Funny. It would have been just that easy for my husband, too. The husband that would’ve helped, had I waited. Had I asked for help. Had I not been so insistent upon my schedule, my time-line, my ability to take care of the problem. It was 11:15 am and I was exhausted. Dragging such a big burden along in the dirt, layering it in more and more clutter, will do that to a girl.
It wasn’t until earlier today that I thought of the Christmas-tree debacle again. I laughed at the ridiculous picture I must have made, red-nosed and all scratched up, trying to handle something so much bigger than I was.
And it occurred to me that this wasn’t the first time I’d attempted such a feat. That tree wasn’t the only burden I was carrying on that warm December day. In fact, I’d been trying to get a handle on a few issues in my life and I was frustrated that I couldn’t pin down the answers. Big questions towered over me and I couldn’t find satisfaction until I pulled them down, dissected them, and packaged them neatly away.
But try as I might, cry as I most certainly did, pull and tug and wrestle as hard as I could… I could not over-come those issues. They were just too big and I am not equipped to carry them. I am not even near strong or wise enough. In fact, the attempts leave me exhausted and crying outside in the yard. Stuck beneath the weight of it all.
It was the store rep that helped me with that silly tree. But it was stopping to hear the voice of the Savior and releasing my control to Him that calmed my frantic heart.
If you’re trying to tackle a problem in your own strength and on your own time-line, will you slow down for a moment and listen to what He’s whispering to your heart? “Cast your cares upon Me,” He says, “for I care for you… come to Me, all who are weary and burdened, and I will give you rest.” (1 Peter 5:7 and Matthew 11:28)
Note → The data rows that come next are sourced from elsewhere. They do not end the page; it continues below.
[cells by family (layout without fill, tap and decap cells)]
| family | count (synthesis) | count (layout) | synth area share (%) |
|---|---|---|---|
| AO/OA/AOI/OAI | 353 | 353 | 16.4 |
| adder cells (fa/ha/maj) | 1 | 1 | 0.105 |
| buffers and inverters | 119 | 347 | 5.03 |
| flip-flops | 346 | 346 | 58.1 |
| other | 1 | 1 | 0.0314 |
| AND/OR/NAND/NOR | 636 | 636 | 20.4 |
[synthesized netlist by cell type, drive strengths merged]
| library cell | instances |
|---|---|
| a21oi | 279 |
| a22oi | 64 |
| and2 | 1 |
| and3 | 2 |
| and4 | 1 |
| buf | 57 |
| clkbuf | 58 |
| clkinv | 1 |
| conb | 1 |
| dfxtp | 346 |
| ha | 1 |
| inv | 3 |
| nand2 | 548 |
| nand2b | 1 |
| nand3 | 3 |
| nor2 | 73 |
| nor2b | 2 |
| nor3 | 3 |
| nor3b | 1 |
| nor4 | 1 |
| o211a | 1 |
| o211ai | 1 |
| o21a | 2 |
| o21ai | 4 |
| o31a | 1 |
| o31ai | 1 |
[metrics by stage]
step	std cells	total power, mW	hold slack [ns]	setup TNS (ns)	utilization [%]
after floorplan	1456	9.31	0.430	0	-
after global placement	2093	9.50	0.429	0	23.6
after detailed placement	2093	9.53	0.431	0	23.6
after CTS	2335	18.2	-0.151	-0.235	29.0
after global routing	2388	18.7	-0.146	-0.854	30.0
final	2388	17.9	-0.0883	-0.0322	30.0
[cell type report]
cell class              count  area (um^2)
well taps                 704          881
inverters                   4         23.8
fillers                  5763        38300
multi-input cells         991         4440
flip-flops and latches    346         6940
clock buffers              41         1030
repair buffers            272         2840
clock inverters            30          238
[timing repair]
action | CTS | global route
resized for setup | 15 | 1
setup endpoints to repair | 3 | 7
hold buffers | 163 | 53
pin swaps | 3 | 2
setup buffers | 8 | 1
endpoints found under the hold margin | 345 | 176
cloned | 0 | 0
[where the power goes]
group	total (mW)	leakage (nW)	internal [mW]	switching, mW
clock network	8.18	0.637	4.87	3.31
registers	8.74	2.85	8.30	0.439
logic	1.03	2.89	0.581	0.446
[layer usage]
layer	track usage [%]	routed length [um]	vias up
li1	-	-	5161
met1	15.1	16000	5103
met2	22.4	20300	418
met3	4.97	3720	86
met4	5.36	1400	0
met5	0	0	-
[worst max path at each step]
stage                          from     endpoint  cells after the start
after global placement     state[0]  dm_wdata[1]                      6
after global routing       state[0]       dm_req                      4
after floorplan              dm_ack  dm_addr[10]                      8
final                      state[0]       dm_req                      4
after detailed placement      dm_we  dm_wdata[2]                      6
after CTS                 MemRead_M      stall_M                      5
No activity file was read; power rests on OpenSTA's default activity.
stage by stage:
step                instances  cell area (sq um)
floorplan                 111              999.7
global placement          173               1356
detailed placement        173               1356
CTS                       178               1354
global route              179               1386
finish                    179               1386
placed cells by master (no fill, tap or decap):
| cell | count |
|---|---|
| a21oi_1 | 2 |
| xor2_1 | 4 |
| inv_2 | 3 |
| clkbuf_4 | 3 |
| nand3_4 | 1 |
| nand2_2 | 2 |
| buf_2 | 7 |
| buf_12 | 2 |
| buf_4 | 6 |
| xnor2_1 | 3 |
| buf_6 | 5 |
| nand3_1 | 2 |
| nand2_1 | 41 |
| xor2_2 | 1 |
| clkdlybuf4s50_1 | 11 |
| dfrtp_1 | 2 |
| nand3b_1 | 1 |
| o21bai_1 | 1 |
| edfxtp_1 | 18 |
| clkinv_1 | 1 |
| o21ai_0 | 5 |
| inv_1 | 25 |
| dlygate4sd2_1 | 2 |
<file path="config.mk">
export PLATFORM = sky130hd
export DESIGN_NAME = pair_burst_packer
export DESIGN_NICKNAME = d
export VERILOG_FILES = /design/src/rtl/pair_packer_pkg.sv /design/src/rtl/pair_fifo_mem.sv /design/src/rtl/pair_burst_packer.sv
export SDC_FILE = /design/constraint.sdc
export NUM_CORES = 2
export LEC_CHECK = 0
export BUFFER_PORTS_ARGS = -buffer_cell sky130_fd_sc_hd__buf_4
export CAP_MARGIN = 20
export CORE_ASPECT_RATIO = 1.4
export CORE_MARGIN = 1.5
export CORE_UTILIZATION = 25
export DETAILED_ROUTE_END_ITERATION = 8
export PLACE_DENSITY = 0.42
export SYNTH_ARGS = -nofsm -noshare
export SYNTH_HDL_FRONTEND = slang
export SYNTH_HIERARCHICAL = 1
export SYNTH_SLANG_ARGS = --single-unit
</file>
<file path="constraint.sdc">
create_clock -name clk -period 11.83 [get_ports clk]
set_clock_uncertainty 0.1 [all_clocks]
set_input_delay 1.7745 -clock clk [delete_from_list [all_inputs] [get_ports clk]]
set_output_delay 1.7745 -clock clk [all_outputs]
set_load 0.02 [all_outputs]
</file>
Sometimes we just get so caught up in the moment… in the problem… that we stubbornly insist on figuring it all out. Today. Right now. We wear ourselves out, making the problem even bigger in our own attempts to fix it, forgetting that the Savior is there all the while, wanting to relieve us from the strain and fear of our burden. Loving us. Waiting for us to trust Him, His timing and His ways.
He is Able, the One who was there when the heavens were rolled out and keeps the earth in orbit. He is bigger than we can even imagine, able to do so much more than we could even think to ask.
We are unable to save ourselves, and so He carried the cross to Calvary, and with it our sins, our sickness, our every circumstance. He made the way for us, willing to bear our pain. And when we ask Him to help us, He will pick up our burden and replace it with His yoke, which is grace sufficient and strength that exceeds our deepest weakness.
May we trust Him with everything within us throughout this new year, knowing that He will be faithful.
And, friends, if you find that my tree is still up in mid-July, please don’t hold it against me. Let’s be frank ~ this fight definitely went to the tree and I am in no way looking for a rematch… I’ll be waiting for help this go ’round, no matter how long I have to wait for it!